• YOUR OBJECTIVE:
Only the lines below between the ones containing "- $lt $le $gt $ge :: 1" and "- $reduce_and A2 Y1 :: 2", inclusive, are to be reproduced, each exactly as it stands.

____

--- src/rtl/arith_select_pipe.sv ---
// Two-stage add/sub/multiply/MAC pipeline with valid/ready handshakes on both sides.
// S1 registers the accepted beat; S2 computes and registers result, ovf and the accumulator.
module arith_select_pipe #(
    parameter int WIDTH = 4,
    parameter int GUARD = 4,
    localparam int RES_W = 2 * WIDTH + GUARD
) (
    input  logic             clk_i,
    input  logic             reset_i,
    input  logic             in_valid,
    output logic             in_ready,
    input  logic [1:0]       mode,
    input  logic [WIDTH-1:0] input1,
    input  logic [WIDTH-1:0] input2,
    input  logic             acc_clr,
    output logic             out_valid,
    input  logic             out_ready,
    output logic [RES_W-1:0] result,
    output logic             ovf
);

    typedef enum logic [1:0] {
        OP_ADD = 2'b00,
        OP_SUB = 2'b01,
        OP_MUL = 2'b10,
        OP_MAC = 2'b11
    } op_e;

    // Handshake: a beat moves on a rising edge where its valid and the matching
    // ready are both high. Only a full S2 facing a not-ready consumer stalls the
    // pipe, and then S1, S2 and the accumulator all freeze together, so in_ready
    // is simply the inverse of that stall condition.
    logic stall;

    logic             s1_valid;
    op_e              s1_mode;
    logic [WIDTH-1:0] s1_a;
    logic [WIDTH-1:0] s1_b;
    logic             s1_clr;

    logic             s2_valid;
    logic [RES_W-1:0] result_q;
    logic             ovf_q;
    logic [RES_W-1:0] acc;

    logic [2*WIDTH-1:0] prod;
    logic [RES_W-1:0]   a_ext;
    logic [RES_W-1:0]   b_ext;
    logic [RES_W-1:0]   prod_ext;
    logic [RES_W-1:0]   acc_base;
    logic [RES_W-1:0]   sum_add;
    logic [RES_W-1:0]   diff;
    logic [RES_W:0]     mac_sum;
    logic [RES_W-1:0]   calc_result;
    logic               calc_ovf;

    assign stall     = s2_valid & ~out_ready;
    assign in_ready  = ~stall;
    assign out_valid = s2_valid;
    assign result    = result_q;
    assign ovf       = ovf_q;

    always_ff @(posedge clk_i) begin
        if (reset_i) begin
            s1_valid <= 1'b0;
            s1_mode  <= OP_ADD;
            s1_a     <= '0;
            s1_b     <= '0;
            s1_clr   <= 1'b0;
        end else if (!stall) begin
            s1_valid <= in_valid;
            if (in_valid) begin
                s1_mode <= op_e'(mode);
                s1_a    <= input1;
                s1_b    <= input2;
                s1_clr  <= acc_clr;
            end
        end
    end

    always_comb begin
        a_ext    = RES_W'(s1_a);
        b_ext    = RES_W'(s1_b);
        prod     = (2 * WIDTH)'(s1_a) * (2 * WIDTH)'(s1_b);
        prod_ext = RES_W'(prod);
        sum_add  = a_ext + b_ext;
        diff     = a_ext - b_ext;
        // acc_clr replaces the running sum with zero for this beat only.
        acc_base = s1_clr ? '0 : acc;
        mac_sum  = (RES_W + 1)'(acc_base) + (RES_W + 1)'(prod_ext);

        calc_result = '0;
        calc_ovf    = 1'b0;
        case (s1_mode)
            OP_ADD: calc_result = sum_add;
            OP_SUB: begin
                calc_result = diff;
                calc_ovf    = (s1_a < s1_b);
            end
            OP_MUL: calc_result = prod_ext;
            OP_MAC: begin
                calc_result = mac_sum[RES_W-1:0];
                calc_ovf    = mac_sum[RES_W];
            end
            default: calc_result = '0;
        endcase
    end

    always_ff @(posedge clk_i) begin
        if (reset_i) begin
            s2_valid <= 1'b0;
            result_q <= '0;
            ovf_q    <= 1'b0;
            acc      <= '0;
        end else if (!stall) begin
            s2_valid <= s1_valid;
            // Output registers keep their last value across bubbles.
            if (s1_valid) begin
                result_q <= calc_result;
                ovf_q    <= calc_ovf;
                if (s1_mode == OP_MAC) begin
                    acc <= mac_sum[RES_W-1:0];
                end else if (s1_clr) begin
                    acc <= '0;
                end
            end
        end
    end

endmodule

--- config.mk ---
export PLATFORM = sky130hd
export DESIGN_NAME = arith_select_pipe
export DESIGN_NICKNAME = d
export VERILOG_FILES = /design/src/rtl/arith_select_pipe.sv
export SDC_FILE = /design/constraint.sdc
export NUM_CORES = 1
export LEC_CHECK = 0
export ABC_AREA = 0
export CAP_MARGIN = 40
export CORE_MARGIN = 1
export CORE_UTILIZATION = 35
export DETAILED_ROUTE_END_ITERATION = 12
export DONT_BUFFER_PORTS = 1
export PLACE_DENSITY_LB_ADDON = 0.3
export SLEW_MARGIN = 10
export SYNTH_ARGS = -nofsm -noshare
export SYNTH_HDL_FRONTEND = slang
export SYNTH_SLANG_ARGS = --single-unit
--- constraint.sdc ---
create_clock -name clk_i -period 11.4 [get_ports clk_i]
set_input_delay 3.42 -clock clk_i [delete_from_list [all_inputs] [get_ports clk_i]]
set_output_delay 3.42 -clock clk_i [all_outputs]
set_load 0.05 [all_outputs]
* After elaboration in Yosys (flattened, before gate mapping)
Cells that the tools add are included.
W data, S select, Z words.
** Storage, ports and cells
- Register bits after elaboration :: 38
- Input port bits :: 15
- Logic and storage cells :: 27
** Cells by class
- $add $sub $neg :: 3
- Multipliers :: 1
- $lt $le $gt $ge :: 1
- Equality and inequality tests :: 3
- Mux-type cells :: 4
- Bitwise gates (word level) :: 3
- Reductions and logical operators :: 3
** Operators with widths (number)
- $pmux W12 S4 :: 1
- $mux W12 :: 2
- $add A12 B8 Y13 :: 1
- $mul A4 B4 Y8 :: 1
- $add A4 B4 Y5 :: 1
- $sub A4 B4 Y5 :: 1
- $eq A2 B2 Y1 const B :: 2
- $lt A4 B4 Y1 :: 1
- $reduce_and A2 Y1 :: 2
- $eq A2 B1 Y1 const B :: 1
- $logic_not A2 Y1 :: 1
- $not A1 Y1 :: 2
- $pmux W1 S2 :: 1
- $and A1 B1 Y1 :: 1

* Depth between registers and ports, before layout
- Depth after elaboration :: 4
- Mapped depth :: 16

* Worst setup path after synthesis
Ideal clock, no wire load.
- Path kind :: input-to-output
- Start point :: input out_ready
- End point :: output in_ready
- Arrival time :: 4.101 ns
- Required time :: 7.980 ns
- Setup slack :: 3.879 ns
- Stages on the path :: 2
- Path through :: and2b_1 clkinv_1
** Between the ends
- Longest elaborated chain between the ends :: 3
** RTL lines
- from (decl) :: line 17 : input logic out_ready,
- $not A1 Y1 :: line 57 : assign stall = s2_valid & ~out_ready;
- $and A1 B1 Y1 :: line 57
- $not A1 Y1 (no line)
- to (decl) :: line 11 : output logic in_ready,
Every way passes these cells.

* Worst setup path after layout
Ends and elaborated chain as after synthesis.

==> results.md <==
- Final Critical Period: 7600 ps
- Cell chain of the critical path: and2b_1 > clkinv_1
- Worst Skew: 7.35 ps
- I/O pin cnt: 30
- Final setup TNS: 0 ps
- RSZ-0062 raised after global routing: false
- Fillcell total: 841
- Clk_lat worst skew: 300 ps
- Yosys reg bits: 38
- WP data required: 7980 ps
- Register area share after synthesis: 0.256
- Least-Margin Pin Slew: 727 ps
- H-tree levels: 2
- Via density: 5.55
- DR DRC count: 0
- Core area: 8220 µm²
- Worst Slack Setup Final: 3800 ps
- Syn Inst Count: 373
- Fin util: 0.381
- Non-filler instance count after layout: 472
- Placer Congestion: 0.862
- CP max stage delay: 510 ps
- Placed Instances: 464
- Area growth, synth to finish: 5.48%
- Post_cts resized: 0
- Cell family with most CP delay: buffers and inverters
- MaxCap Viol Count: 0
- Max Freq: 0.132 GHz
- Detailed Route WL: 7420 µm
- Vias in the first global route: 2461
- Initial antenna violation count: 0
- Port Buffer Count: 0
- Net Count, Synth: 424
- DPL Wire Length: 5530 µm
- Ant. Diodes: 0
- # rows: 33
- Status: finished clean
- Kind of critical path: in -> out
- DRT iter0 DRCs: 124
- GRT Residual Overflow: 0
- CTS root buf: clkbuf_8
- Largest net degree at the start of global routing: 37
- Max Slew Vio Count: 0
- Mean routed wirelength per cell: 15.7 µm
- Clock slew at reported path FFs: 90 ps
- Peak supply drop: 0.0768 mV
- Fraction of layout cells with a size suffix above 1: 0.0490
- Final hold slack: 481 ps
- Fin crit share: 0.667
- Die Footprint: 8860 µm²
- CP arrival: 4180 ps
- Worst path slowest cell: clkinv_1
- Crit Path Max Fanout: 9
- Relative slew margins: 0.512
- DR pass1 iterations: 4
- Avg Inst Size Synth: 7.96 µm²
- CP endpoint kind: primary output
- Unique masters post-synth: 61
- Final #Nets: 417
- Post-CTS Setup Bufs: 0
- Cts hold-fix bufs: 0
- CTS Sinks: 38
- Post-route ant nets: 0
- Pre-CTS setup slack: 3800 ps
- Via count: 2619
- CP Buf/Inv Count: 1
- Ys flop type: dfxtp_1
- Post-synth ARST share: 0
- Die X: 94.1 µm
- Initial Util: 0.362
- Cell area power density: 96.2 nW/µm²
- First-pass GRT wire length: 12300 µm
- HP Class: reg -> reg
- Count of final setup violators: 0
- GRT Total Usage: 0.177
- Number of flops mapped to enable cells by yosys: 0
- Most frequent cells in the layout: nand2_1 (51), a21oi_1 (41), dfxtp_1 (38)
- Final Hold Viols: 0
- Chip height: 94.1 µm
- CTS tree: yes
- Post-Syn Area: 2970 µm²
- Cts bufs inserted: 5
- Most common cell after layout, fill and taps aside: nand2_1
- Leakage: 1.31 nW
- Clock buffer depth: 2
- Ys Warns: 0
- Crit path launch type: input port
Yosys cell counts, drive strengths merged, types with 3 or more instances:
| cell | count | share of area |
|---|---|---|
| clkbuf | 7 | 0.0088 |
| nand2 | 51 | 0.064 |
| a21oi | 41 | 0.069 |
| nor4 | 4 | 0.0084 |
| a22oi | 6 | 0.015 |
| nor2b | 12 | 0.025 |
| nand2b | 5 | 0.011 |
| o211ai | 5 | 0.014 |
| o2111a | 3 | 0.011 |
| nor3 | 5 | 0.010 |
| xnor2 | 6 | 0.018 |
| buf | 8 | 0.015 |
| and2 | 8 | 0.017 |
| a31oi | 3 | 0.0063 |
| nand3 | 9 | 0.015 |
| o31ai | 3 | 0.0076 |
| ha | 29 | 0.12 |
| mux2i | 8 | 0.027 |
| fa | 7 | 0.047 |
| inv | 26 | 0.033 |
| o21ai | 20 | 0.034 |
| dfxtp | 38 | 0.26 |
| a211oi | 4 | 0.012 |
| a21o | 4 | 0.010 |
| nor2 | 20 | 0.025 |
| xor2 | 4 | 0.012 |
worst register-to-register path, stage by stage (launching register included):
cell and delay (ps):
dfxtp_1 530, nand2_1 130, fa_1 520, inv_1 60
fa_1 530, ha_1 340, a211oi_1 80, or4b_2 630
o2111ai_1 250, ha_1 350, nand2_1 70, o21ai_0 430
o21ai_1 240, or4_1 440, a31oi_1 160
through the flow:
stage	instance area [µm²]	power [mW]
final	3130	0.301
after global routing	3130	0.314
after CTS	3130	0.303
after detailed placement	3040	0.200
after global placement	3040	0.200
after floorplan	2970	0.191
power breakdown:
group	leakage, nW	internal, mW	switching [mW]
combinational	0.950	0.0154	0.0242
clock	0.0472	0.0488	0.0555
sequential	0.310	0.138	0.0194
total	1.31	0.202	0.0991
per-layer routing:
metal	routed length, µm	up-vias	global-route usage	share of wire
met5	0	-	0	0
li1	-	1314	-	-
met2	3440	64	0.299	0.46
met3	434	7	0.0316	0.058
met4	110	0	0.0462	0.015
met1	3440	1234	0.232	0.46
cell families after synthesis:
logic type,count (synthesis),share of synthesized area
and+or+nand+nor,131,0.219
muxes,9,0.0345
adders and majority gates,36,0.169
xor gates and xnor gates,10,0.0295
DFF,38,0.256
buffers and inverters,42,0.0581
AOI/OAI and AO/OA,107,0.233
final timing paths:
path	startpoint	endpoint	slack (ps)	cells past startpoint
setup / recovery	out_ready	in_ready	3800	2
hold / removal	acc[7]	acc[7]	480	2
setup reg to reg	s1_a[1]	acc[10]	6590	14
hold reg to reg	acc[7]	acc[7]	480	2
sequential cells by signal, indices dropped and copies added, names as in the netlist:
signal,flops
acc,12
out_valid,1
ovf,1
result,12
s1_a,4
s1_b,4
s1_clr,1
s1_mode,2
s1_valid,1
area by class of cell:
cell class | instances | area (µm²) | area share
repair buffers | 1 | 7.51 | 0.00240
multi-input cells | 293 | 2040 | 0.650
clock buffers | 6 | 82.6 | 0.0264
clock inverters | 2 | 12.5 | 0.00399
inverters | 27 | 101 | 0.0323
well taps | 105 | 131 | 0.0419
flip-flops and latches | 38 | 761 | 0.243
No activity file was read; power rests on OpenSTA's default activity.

____

• OUTPUT FOR THIS EXERCISE:
- $lt $le $gt $ge :: 1
- Equality and inequality tests :: 3
- Mux-type cells :: 4
- Bitwise gates (word level) :: 3
- Reductions and logical operators :: 3
** Operators with widths (number)
- $pmux W12 S4 :: 1
- $mux W12 :: 2
- $add A12 B8 Y13 :: 1
- $mul A4 B4 Y8 :: 1
- $add A4 B4 Y5 :: 1
- $sub A4 B4 Y5 :: 1
- $eq A2 B2 Y1 const B :: 2
- $lt A4 B4 Y1 :: 1
- $reduce_and A2 Y1 :: 2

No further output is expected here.